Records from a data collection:

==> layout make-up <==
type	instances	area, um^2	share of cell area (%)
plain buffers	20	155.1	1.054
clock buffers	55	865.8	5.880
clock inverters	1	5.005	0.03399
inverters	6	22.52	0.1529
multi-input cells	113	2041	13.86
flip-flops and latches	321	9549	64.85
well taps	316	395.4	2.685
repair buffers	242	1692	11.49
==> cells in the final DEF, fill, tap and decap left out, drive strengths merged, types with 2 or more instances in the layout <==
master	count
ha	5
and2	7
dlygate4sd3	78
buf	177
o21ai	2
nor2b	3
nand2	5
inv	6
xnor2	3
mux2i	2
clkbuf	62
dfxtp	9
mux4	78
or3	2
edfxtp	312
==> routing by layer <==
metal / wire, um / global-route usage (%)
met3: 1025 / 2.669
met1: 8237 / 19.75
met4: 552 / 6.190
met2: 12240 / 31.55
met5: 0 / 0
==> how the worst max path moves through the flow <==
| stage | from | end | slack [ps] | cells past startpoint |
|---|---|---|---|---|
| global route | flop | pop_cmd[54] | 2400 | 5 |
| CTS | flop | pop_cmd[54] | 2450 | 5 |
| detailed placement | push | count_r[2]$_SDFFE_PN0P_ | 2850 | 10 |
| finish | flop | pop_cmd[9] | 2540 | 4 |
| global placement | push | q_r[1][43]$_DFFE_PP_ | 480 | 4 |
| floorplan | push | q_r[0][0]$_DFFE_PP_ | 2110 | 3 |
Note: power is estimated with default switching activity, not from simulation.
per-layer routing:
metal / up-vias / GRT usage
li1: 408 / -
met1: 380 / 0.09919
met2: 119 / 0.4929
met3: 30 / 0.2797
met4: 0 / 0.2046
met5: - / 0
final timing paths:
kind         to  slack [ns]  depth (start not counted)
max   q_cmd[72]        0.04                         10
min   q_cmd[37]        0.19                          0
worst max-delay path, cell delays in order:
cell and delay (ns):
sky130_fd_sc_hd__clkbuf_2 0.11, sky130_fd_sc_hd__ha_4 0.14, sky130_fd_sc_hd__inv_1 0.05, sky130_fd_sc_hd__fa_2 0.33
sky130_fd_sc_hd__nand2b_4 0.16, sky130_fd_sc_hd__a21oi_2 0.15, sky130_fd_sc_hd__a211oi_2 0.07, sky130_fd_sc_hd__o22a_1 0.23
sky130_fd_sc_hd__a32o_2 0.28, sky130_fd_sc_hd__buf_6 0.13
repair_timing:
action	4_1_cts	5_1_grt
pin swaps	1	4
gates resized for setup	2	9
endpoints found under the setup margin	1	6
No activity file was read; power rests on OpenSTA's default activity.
### config.mk
export PLATFORM = sky130hd
export DESIGN_NAME = frame_sender_with_ack_resend_unit
export DESIGN_NICKNAME = d
export VERILOG_FILES = /design/src/sv/fsr_pkg.sv /design/src/sv/fsr_frame_ram.sv /design/src/sv/frame_sender_with_ack_resend_unit.sv
export SDC_FILE = /design/constraint.sdc
export NUM_CORES = 2
export LEC_CHECK = 0
export BUFFER_PORTS_ARGS = -buffer_cell sky130_fd_sc_hd__buf_4
export CORE_ASPECT_RATIO = 1.25
export CORE_UTILIZATION = 35
export DETAILED_ROUTE_END_ITERATION = 8
export PLACE_DENSITY_LB_ADDON = 0.1
export SYNTH_ARGS = -nofsm -noshare
export SYNTH_HDL_FRONTEND = slang
export SYNTH_SLANG_ARGS = --single-unit
export TNS_END_PERCENT = 20
### constraint.sdc
create_clock -name i_clk -period 21.2 [get_ports i_clk]
set_input_delay 2.12 -clock i_clk [delete_from_list [all_inputs] [get_ports i_clk]]
set_output_delay 2.12 -clock i_clk [all_outputs]
set_load 0.02 [all_outputs]
===== src/hw/rtl/i2cbb_pkg.sv =====
// Shared constants for the bit-banged I2C master: phase codes, widths and masks.
package i2cbb_pkg;

  localparam int unsigned OpW      = 2;
  localparam int unsigned ByteW    = 8;
  localparam int unsigned PhaseW   = 5;
  localparam int unsigned BitCntW  = 4;
  localparam int unsigned InDataW  = 16;
  localparam int unsigned OutDataW = 16;

  localparam logic [ByteW-1:0] DefaultHalfDelay = '0;

  localparam logic [OpW-1:0] OpTick  = 2'd0;
  localparam logic [OpW-1:0] OpWrite = 2'd1;
  localparam logic [OpW-1:0] OpRead  = 2'd2;

  localparam logic [BitCntW-1:0] DataBits  = 4'd8;
  localparam logic [BitCntW-1:0] FrameBits = 4'd9;

  localparam logic [PhaseW-1:0] PIdle     = 5'd0;
  localparam logic [PhaseW-1:0] PStRel    = 5'd1;
  localparam logic [PhaseW-1:0] PStD1     = 5'd2;
  localparam logic [PhaseW-1:0] PStSclUp  = 5'd3;
  localparam logic [PhaseW-1:0] PStWait   = 5'd4;
  localparam logic [PhaseW-1:0] PStD2     = 5'd5;
  localparam logic [PhaseW-1:0] PStArb    = 5'd6;
  localparam logic [PhaseW-1:0] PStD3     = 5'd7;
  localparam logic [PhaseW-1:0] PStSclDn  = 5'd8;
  localparam logic [PhaseW-1:0] PBitSet   = 5'd9;
  localparam logic [PhaseW-1:0] PBitD1    = 5'd10;
  localparam logic [PhaseW-1:0] PBitSclUp = 5'd11;
  localparam logic [PhaseW-1:0] PBitWait  = 5'd12;
  localparam logic [PhaseW-1:0] PBitD2    = 5'd13;
  localparam logic [PhaseW-1:0] PBitSmp   = 5'd14;
  localparam logic [PhaseW-1:0] PSpLow    = 5'd15;
  localparam logic [PhaseW-1:0] PSpD1     = 5'd16;
  localparam logic [PhaseW-1:0] PSpSclUp  = 5'd17;
  localparam logic [PhaseW-1:0] PSpWait   = 5'd18;
  localparam logic [PhaseW-1:0] PSpD2     = 5'd19;
  localparam logic [PhaseW-1:0] PSpSdaUp  = 5'd20;
  localparam logic [PhaseW-1:0] PSpCheck  = 5'd21;

  localparam logic [ByteW-1:0] MsbMask = 8'h80;

endpackage
==> src/l2sw_pkg.sv <==
// ----------------------------------------------------------------------------
// l2sw_pkg
// Shared constants, codes and types of the learning switch table.
// ----------------------------------------------------------------------------
package l2sw_pkg;

    localparam int TABLE_DEPTH = 64;
    localparam int PORT_COUNT  = 16;
    localparam int IDX_W       = $clog2(TABLE_DEPTH);
    localparam int MAC_W       = 48;
    localparam int PORT_W      = 4;

    // stream word widths
    localparam int S_TDATA_W   = 152;
    localparam int S_TUSER_W   = 2;
    localparam int M_TDATA_W   = 16;

    // all-ones destination
    localparam logic [MAC_W-1:0] MAC_BCAST = {MAC_W{1'b1}};

    typedef enum logic [1:0] {
        CMD_FRAME  = 2'd0,
        CMD_DELETE = 2'd1,
        CMD_CLEAR  = 2'd2,
        CMD_RSVD   = 2'd3
    } cmd_t;

    typedef enum logic [1:0] {
        ACT_FLOOD   = 2'd0,
        ACT_FORWARD = 2'd1,
        ACT_NONE    = 2'd2
    } action_t;

    // write, invalidate and clear requests into the table
    typedef struct packed {
        logic              wr_en;
        logic [IDX_W-1:0]  wr_idx;
        logic [MAC_W-1:0]  wr_mac;
        logic [PORT_W-1:0] wr_port;
        logic              inv_en;
        logic [IDX_W-1:0]  inv_idx;
        logic              clr;
    } tbl_req_t;

    // one table entry as read back
    typedef struct packed {
        logic              valid;
        logic [MAC_W-1:0]  mac;
        logic [PORT_W-1:0] port;
    } tbl_entry_t;

endpackage

==> src/l2sw_table.sv <==
// ----------------------------------------------------------------------------
// l2sw_table
// Station table: MAC and port memory with registered read, valid flags in
// flip-flops that reset and the clear command wipe at once.
// ----------------------------------------------------------------------------
module l2sw_table (
    input  logic                          clk,
    input  logic                          rst_n,
    input  logic                          rd_en,
    input  logic [l2sw_pkg::IDX_W-1:0]    rd_addr,
    input  l2sw_pkg::tbl_req_t            req,
    output l2sw_pkg::tbl_entry_t          rd_entry
);
    import l2sw_pkg::*;

    logic [MAC_W+PORT_W-1:0] mem [TABLE_DEPTH];
    logic [TABLE_DEPTH-1:0]  valid_reg;
    logic [MAC_W+PORT_W-1:0] rd_data_reg;
    logic                    rd_valid_reg;

    // mac and port storage, one write port, one registered read port
    always_ff @(posedge clk)
    begin
        if (req.wr_en)
        begin
            mem[req.wr_idx] <= {req.wr_mac, req.wr_port};
        end
        if (rd_en)
        begin
            rd_data_reg  <= mem[rd_addr];
            rd_valid_reg <= valid_reg[rd_addr];
        end
    end

    // entry valid flags
    always_ff @(posedge clk or negedge rst_n)
    begin
        if (!rst_n)
        begin
            valid_reg <= '0;
        end
        else if (req.clr)
        begin
            valid_reg <= '0;
        end
        else
        begin
            if (req.wr_en)
            begin
                valid_reg[req.wr_idx] <= 1'b1;
            end
            if (req.inv_en)
            begin
                valid_reg[req.inv_idx] <= 1'b0;
            end
        end
    end

    assign rd_entry.valid = rd_valid_reg;
    assign rd_entry.mac   = rd_data_reg[MAC_W+PORT_W-1:PORT_W];
    assign rd_entry.port  = rd_data_reg[PORT_W-1:0];

endmodule

==> src/l2_mac_learning_switch_unit.sv <==
// ----------------------------------------------------------------------------
// l2_mac_learning_switch_unit
// A frame or delete word scans every table entry once, one entry
// per cycle through the table memory read port, then its result word is
// registered once the output is free. No new word is taken before that result;
// clear and unknown commands skip the scan and go straight to the result.
// Reset: asynchronous, active low; all entries become invalid at once.
// ----------------------------------------------------------------------------
module l2_mac_learning_switch_unit (
    input  logic                              clk,
    input  logic                              rst_n,
    input  logic                              s_tvalid,
    output logic                              s_tready,
    // src_mac[47:0], dst_mac[95:48], in_port[99:96], target_mac[147:100], zero
    input  logic [l2sw_pkg::S_TDATA_W-1:0]    s_tdata,
    // cmd[1:0]
    input  logic [l2sw_pkg::S_TUSER_W-1:0]    s_tuser,
    output logic                              m_tvalid,
    input  logic                              m_tready,
    // action[1:0], out_port[5:2], learned[6], learn_dropped[7],
    // delete_hit[8], zero
    output logic [l2sw_pkg::M_TDATA_W-1:0]    m_tdata
);
    import l2sw_pkg::*;

    typedef enum logic [2:0] {
        ST_IDLE   = 3'b001,
        ST_SCAN   = 3'b010,
        ST_FINISH = 3'b100
    } state_t;

    localparam logic [IDX_W-1:0] LAST_IDX = IDX_W'(TABLE_DEPTH - 1);

    state_t             state_reg, state_next;
    logic [1:0]         cmd_reg;
    logic [MAC_W-1:0]   key_reg;
    logic [MAC_W-1:0]   src_reg;
    logic [MAC_W-1:0]   dst_reg;
    logic [PORT_W-1:0]  port_reg;

    logic               issue_reg;
    logic [IDX_W-1:0]   rd_addr_reg;
    logic               cmp_vld_reg;
    logic [IDX_W-1:0]   cmp_idx_reg;

    logic               key_hit_reg;
    logic [IDX_W-1:0]   key_idx_reg;
    logic               free_vld_reg;
    logic [IDX_W-1:0]   free_idx_reg;
    logic               dst_hit_reg;
    logic [PORT_W-1:0]  dst_port_reg;

    logic               m_tvalid_reg;
    logic [M_TDATA_W-1:0] m_tdata_reg;

    logic               s_fire;
    logic               finish_fire;
    logic               rd_en;
    tbl_req_t           tbl_req;
    tbl_entry_t         rd_entry;

    logic               key_match;
    logic               dst_match;
    logic               do_learn;
    logic               fwd_vld;
    logic [PORT_W-1:0]  fwd_port;
    logic [1:0]         res_action;
    logic [PORT_W-1:0]  res_port;
    logic               res_learned;
    logic               res_dropped;
    logic               res_dhit;

    assign s_tready    = (state_reg == ST_IDLE);
    assign s_fire      = s_tvalid && s_tready;
    assign finish_fire = (state_reg == ST_FINISH) && (!m_tvalid_reg || m_tready);
    assign rd_en       = (state_reg == ST_SCAN) && issue_reg;

    l2sw_table u_table (
        .clk      (clk),
        .rst_n    (rst_n),
        .rd_en    (rd_en),
        .rd_addr  (rd_addr_reg),
        .req      (tbl_req),
        .rd_entry (rd_entry)
    );

    // control state
    always_comb
    begin
        state_next = state_reg;
        case (state_reg)
            ST_IDLE:
            begin
                if (s_fire)
                begin
                    if (s_tuser == CMD_FRAME || s_tuser == CMD_DELETE)
                    begin
                        state_next = ST_SCAN;
                    end
                    else
                    begin
                        state_next = ST_FINISH;
                    end
                end
            end
            ST_SCAN:
            begin
                if (cmp_vld_reg && cmp_idx_reg == LAST_IDX)
                begin
                    state_next = ST_FINISH;
                end
            end
            ST_FINISH:
            begin
                if (finish_fire)
                begin
                    state_next = ST_IDLE;
                end
            end
            default:
            begin
                state_next = ST_IDLE;
            end
        endcase
    end

    always_ff @(posedge clk or negedge rst_n)
    begin
        if (!rst_n)
        begin
            state_reg    <= ST_IDLE;
            issue_reg    <= 1'b0;
            cmp_vld_reg  <= 1'b0;
            m_tvalid_reg <= 1'b0;
        end
        else
        begin
            state_reg   <= state_next;
            cmp_vld_reg <= rd_en;
            if (s_fire)
            begin
                issue_reg <= 1'b1;
            end
            else if (rd_en && rd_addr_reg == LAST_IDX)
            begin
                issue_reg <= 1'b0;
            end
            if (finish_fire)
            begin
                m_tvalid_reg <= 1'b1;
            end
            else if (m_tready)
            begin
                m_tvalid_reg <= 1'b0;
            end
        end
    end

    // command capture and scan address
    always_ff @(posedge clk)
    begin
        if (s_fire)
        begin
            cmd_reg     <= s_tuser;
            src_reg     <= s_tdata[47:0];
            dst_reg     <= s_tdata[95:48];
            port_reg    <= s_tdata[99:96];
            key_reg     <= (s_tuser == CMD_DELETE) ? s_tdata[147:100] : s_tdata[47:0];
            rd_addr_reg <= '0;
        end
        else if (rd_en)
        begin
            rd_addr_reg <= rd_addr_reg + 1'b1;
        end
        cmp_idx_reg <= rd_addr_reg;
    end

    // compare stage on the entry read back
    assign key_match = rd_entry.valid && (rd_entry.mac == key_reg);
    assign dst_match = rd_entry.valid && (rd_entry.mac == dst_reg);

    always_ff @(posedge clk)
    begin
        if (s_fire)
        begin
            key_hit_reg  <= 1'b0;
            free_vld_reg <= 1'b0;
            dst_hit_reg  <= 1'b0;
        end
        else if (cmp_vld_reg)
        begin
            if (key_match && !key_hit_reg)
            begin
                key_hit_reg <= 1'b1;
                key_idx_reg <= cmp_idx_reg;
            end
            if (!rd_entry.valid && !free_vld_reg)
            begin
                free_vld_reg <= 1'b1;
                free_idx_reg <= cmp_idx_reg;
            end
            if (dst_match && !dst_hit_reg)
            begin
                dst_hit_reg  <= 1'b1;
                dst_port_reg <= rd_entry.port;
            end
        end
    end

    // result and table update
    always_comb
    begin
        do_learn    = 1'b0;
        fwd_vld     = 1'b0;
        fwd_port    = '0;
        res_action  = ACT_NONE;
        res_port    = '0;
        res_learned = 1'b0;
        res_dropped = 1'b0;
        res_dhit    = 1'b0;
        case (cmd_reg)
            CMD_FRAME:
            begin
                do_learn    = !key_hit_reg && free_vld_reg;
                res_learned = do_learn;
                res_dropped = !key_hit_reg && !free_vld_reg;
                // a freshly learned source also answers its own destination
                if (dst_hit_reg)
                begin
                    fwd_vld  = 1'b1;
                    fwd_port = dst_port_reg;
                end
                else if (do_learn && dst_reg == src_reg)
                begin
                    fwd_vld  = 1'b1;
                    fwd_port = port_reg;
                end
                if (dst_reg == MAC_BCAST || !fwd_vld)
                begin
                    res_action = ACT_FLOOD;
                end
                else if (32'(fwd_port) < PORT_COUNT)
                begin
                    res_action = ACT_FORWARD;
                    res_port   = fwd_port;
                end
                else
                begin
                    res_action = ACT_NONE;
                end
            end
            CMD_DELETE:
            begin
                res_dhit = key_hit_reg;
            end
            default:
            begin
                res_action = ACT_NONE;
            end
        endcase
    end

    always_comb
    begin
        tbl_req.wr_en   = finish_fire && do_learn;
        tbl_req.wr_idx  = free_idx_reg;
        tbl_req.wr_mac  = src_reg;
        tbl_req.wr_port = port_reg;
        tbl_req.inv_en  = finish_fire && (cmd_reg == CMD_DELETE) && key_hit_reg;
        tbl_req.inv_idx = key_idx_reg;
        tbl_req.clr     = finish_fire && (cmd_reg == CMD_CLEAR);
    end

    // output word register
    always_ff @(posedge clk)
    begin
        if (finish_fire)
        begin
            m_tdata_reg <= {7'd0, res_dhit, res_dropped, res_learned, res_port, res_action};
        end
    end

    assign m_tvalid = m_tvalid_reg;
    assign m_tdata  = m_tdata_reg;

`ifndef NO_ASSERTIONS
    // one word at a time: no accept right after an accept
    a_one_at_a_time: assert property (@(posedge clk) disable iff (!rst_n)
        s_fire |=> !s_tready)
        else $error("input accepted while a word is in progress");

    // the table is not modified while it is being scanned
    a_no_update_in_scan: assert property (@(posedge clk) disable iff (!rst_n)
        (state_reg == ST_SCAN) |-> (!tbl_req.wr_en && !tbl_req.inv_en && !tbl_req.clr))
        else $error("table update during scan");

    // learn and drop never flagged together
    a_learn_excl: assert property (@(posedge clk) disable iff (!rst_n)
        m_tvalid |-> !(m_tdata[6] && m_tdata[7]))
        else $error("learned and learn_dropped both set");

    // egress port only on forward, delete hit only with no forwarding
    a_port_on_fwd: assert property (@(posedge clk) disable iff (!rst_n)
        (m_tvalid && m_tdata[1:0] != ACT_FORWARD) |-> (m_tdata[5:2] == '0))
        else $error("out_port set without forward");

    a_dhit_none: assert property (@(posedge clk) disable iff (!rst_n)
        (m_tvalid && m_tdata[8]) |-> (m_tdata[1:0] == ACT_NONE))
        else $error("delete hit with forwarding action");
`endif

endmodule

==> config.mk <==
export PLATFORM = sky130hd
export DESIGN_NAME = l2_mac_learning_switch_unit
export DESIGN_NICKNAME = d
export VERILOG_FILES = /design/src/l2sw_pkg.sv /design/src/l2sw_table.sv /design/src/l2_mac_learning_switch_unit.sv
export SDC_FILE = /design/constraint.sdc
export NUM_CORES = 2
export LEC_CHECK = 0
export BUFFER_PORTS_ARGS = -buffer_cell sky130_fd_sc_hd__buf_4
export CAP_MARGIN = 20
export CORE_AREA = 2 2 791 399
export DETAILED_ROUTE_END_ITERATION = 10
export DIE_AREA = 0 0 793 401
export PLACE_DENSITY_LB_ADDON = 0.25
export SKIP_LAST_GASP = 1
export SLEW_MARGIN = 20
export SYNTH_ARGS = -nofsm -noshare
export SYNTH_HDL_FRONTEND = slang
export SYNTH_SLANG_ARGS = --single-unit
export TNS_END_PERCENT = 20
==> constraint.sdc <==
create_clock -name clk -period 6.9 [get_ports clk]
set_input_delay 0.345 -clock clk [delete_from_list [all_inputs] [get_ports clk]]
set_output_delay 0.345 -clock clk [all_outputs]
set_load 0.01 [all_outputs]
==> summary.txt <==
CTS
  – Post-cts resize count: 0
  – Clock Sinks: approximately 3.6k
  – CTS clk-pin slew, worst paths: roughly 70 ps
  – CTS H-tree lvls: 5
  – Worst-Skew Late Latency: between 900 and 1000 ps
  – Post-CTS Setup Inserts: 0
  – Total CTS buffers: ~320
  – Max Root-Sink Buffers: 4
  – CTS root buf: clkbuf_16
  – CTS tree: yes

Worst setup path
  – WP buf/inv: 1
  – Slowest cell delay on critical path: 900 ps
  – Crit path max-delay family: simple AND/OR/NAND/NOR gates
  – Worst-path maximum fanout: around 40
  – CP Launch Type: flip-flop
  – Arr. time, crit path: between 5000 and 6000 ps
  – Crit-path slowest cell: buf_4
  – Crit. End Element: flip-flop
  – Sequence of cells on the critical path: nor4b_1, and4bb_2, nand3_1, nor2_4, buf_4
  – Crit path kind: reg2reg
  – Required @ worst endpoint: about 7400 ps

Timing
  – Setup tns final: 0 ps
  – Final setup fails: 0
  – Setup ws final: 2300 ps
  – Fin. Hold Viols: 0
  – Worst Tran Pin Value: approximately 1200 ps
  – Clock skew: between 70 and 80 ps
  – Final period utilization: 66.7%
  – Unrepaired setup endpoints after global routing: false
  – Period minus WS final: 4600 ps
  – Rel. slew slack: 19.9%
  – Max Clock Freq: approximately 0.22 GHz
  – Pins Over Slew Limit: 0

Routing
  – DR vias/cell: 6.45
  – Drt drc: 0
  – Total wire length: 419,000 um
  – DR WL met2: 171,000 um
  – First-pass detailed-route iteration total: 5
  – Met1 WL: between 150,000 and 200,000 um
  – Routed Antenna Nets: 0
  – Vias post-DR: between 70k and 80k
  – Initial drt markers: 12.9k
  – WL/cell: roughly 37 um
  – DR top layer: met5
  – Routed length on met3: ~62,000 um

Floorplanning
  – DIE AREA: ~320,000 sq um
  – Starting density of the core: between 40% and 50%
  – Die Height: 401 um
  – Core ar.: between 300,000 and 400,000 sq um
  – Die X: around 800 um
  – # rows: between 100 and 150
  – Ports: between 150 and 200

Power and ir drop
  – Sw Share: approximately a quarter
  – Cell Int Power: ~38 mW
  – Clock Power Share: a little over a third
  – Worst vdd ir: about 210 uV
  – P_sw: ~12 mW
  – Share of power burned in registers: a little over half
  – Logic pwr share: 11.3%
  – Lkg Pwr: 48.2 nW
  – Pwr dens: ~310 nW/um^2

Finish
  – Layout fillers: ~24k
  – Max reg flops: 3,328
  – Final Non-Filler Cells: between 10k and 15k
  – Util after Layout: 51.1%
  – Final Cell Area: ~160,000 sq um
  – Layout cell share with drive strength beyond 1: between 20% and 30%
  – Nets: between 6k and 7k
  – Multi-input gate area in the final layout: around 29,000 sq um
  – Area grow syn2layout: 14.0%
  – Register area: ~110,000 sq um

Global routing
  – Initial antenna violation count: 30
  – Number of global-route vias before repair: 69.9k
  – GRT Total Usage: about a quarter
  – Largest net degree at the start of global routing: 106
  – First-pass GRT wire length: 570,000 um
  – Gr ovfl total: 0

Synth
  – Synth unique cells: 65
  – Top FF cell, synth: edfxtp_1
  – Synth top cells by count: edfxtp_1 (3,556), mux4_2 (793), mux2i_1 (190), clkbuf_1 (139), nor2_1 (118)
  – Mapped Cells: 6,245
  – Area contributors post-synth: edfxtp_1 (77%), mux4_2 (13%), mux2i_1 (1.4%), dfrtp_1 (1.2%), mux2_2 (0.65%)
  – Sequential area share after synthesis: about four fifths
  – Synth warnings: 0
  – Most common cell in the netlist: edfxtp_1
  – Yosys top cell by area: edfxtp_1
  – Async set-reset flop share out of synthesis: 1.92%
  – EDFF count, synth: ~3.6k
  – Mapped Area: approximately 140,000 sq um
  – Share of the synthesized area in the top cell type: approximately 77%
  – Post-synthesis register bit count: ~3.6k
  – Avg Inst Size Synth: roughly 22 sq um

Place
  – Placed cells: 10.5k
  – GPL Wtd Cong: 0.899
  – Pre-CTS setup slack: 2510 ps
  – DP Area: 147,000 sq um
  – Port Buffers: ~160
  – DP HPWL: ~250,000 um

Status
  – Result of the run: finished clean

Job
  – Max Cap Viol: 0

Hold path
  – Hold crit path type: in2reg
## layer usage
metal / track usage [%] / vias up
li1: - / 27800
met1: 40.7 / 38900
met2: 34.6 / 5261
met3: 8.19 / 646
met4: 7.13 / 8
met5: 0 / -
## logic make-up (layout without fill, tap and decap cells)
family,count (synthesis),after routing,share of synthesized area (%)
AND/OR/NAND/NOR,428,428,1.59
adder cells (fa/ha/maj),1,1,0.00897
multiplexers,1064,1064,14.8
AO/OA/AOI/OAI,611,611,3.34
buffers and inverters,363,1171,1.31
flip-flops,3641,3641,78.1
XOR/XNOR,136,136,0.854
other,1,10,0.00269
## through the flow
| stage | power (mW) | hold WS (ps) |
|---|---|---|
| floorplan | 29.9 | 49.4 |
| global placement | 32.0 | 453 |
| detailed placement | 32.1 | 462 |
| CTS | 50.0 | 82.9 |
| global route | 51.2 | 120 |
| finish | 49.8 | 146 |
## final cells by class
type                            count  share of cell area [%]
Antenna cell                        3                 0.00473
Clock buffer                      401                    5.44
Clock inverter                    173                    1.05
Inverter                           18                  0.0488
Multi-Input combinational cell   2247                    18.5
Sequential cell                  3641                    68.5
Tap cell                         4189                    3.30
Timing Repair Buffer              579                    3.17
## placed cells by master (no fill, tap or decap), types with 38 or more instances in the layout
cell,netlist,layout
o21ai_0,72,72
clkbuf_16,0,332
o22ai_1,66,66
mux4_2,793,793
nand2_1,42,42
nor2_4,0,66
clkinv_2,0,55
clkbuf_1,139,62
dfrtp_1,69,69
a221oi_1,65,65
a22o_1,45,45
edfxtp_1,3556,3556
mux2_2,81,81
o221a_2,61,61
a22oi_1,104,104
mux2i_1,190,190
clkinv_1,0,58
xnor2_1,98,98
a211oi_1,40,40
dlygate4sd3_1,0,153
nand3_1,88,88
buf_4,41,401
nand4_1,41,41
nor2_1,118,50
a21oi_1,59,59
xor2_1,38,38
## path summary, 6_finish.rpt
| path | start | end | slack [ps] | cells past startpoint |
|---|---|---|---|---|
| min reg2reg | cmp_idx_reg[0] | free_idx_reg[0] | 480 | 0 |
| max | key_hit_reg | u_table.mem[59][43] | 2300 | 5 |
| min | s_tdata[81] | dst_reg[33] | 150 | 2 |
| max reg2reg | key_hit_reg | u_table.mem[59][43] | 2300 | 5 |
| min in group asynchronous | rst_n | issue_reg | 300 | 2 |
| max in group asynchronous | rst_n | u_table.valid_reg[49] | 5890 | 2 |
## what timing repair did
| item | in CTS | in global routing |
|---|---|---|
| hold buffers | 153 | 0 |
| endpoints found under the hold margin | 223 | 0 |
| setup endpoints to repair | 0 | 0 |
## power by group through the flow
stage	clock network, mW	registers [mW]	logic (mW)
after global placement	0	26.6	5.40
after detailed placement	0	26.6	5.54
after CTS	18.3	26.1	5.62
after floorplan	0	26.8	3.15
final	18.1	26.1	5.61
after global routing	19.2	26.1	5.94
No activity file was read; power rests on OpenSTA's default activity.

Aim of the task ▸
Whenever a line above includes the string "flow", copy it.

Answer ▸
==> how the worst max path moves through the flow <==
## through the flow
## power by group through the flow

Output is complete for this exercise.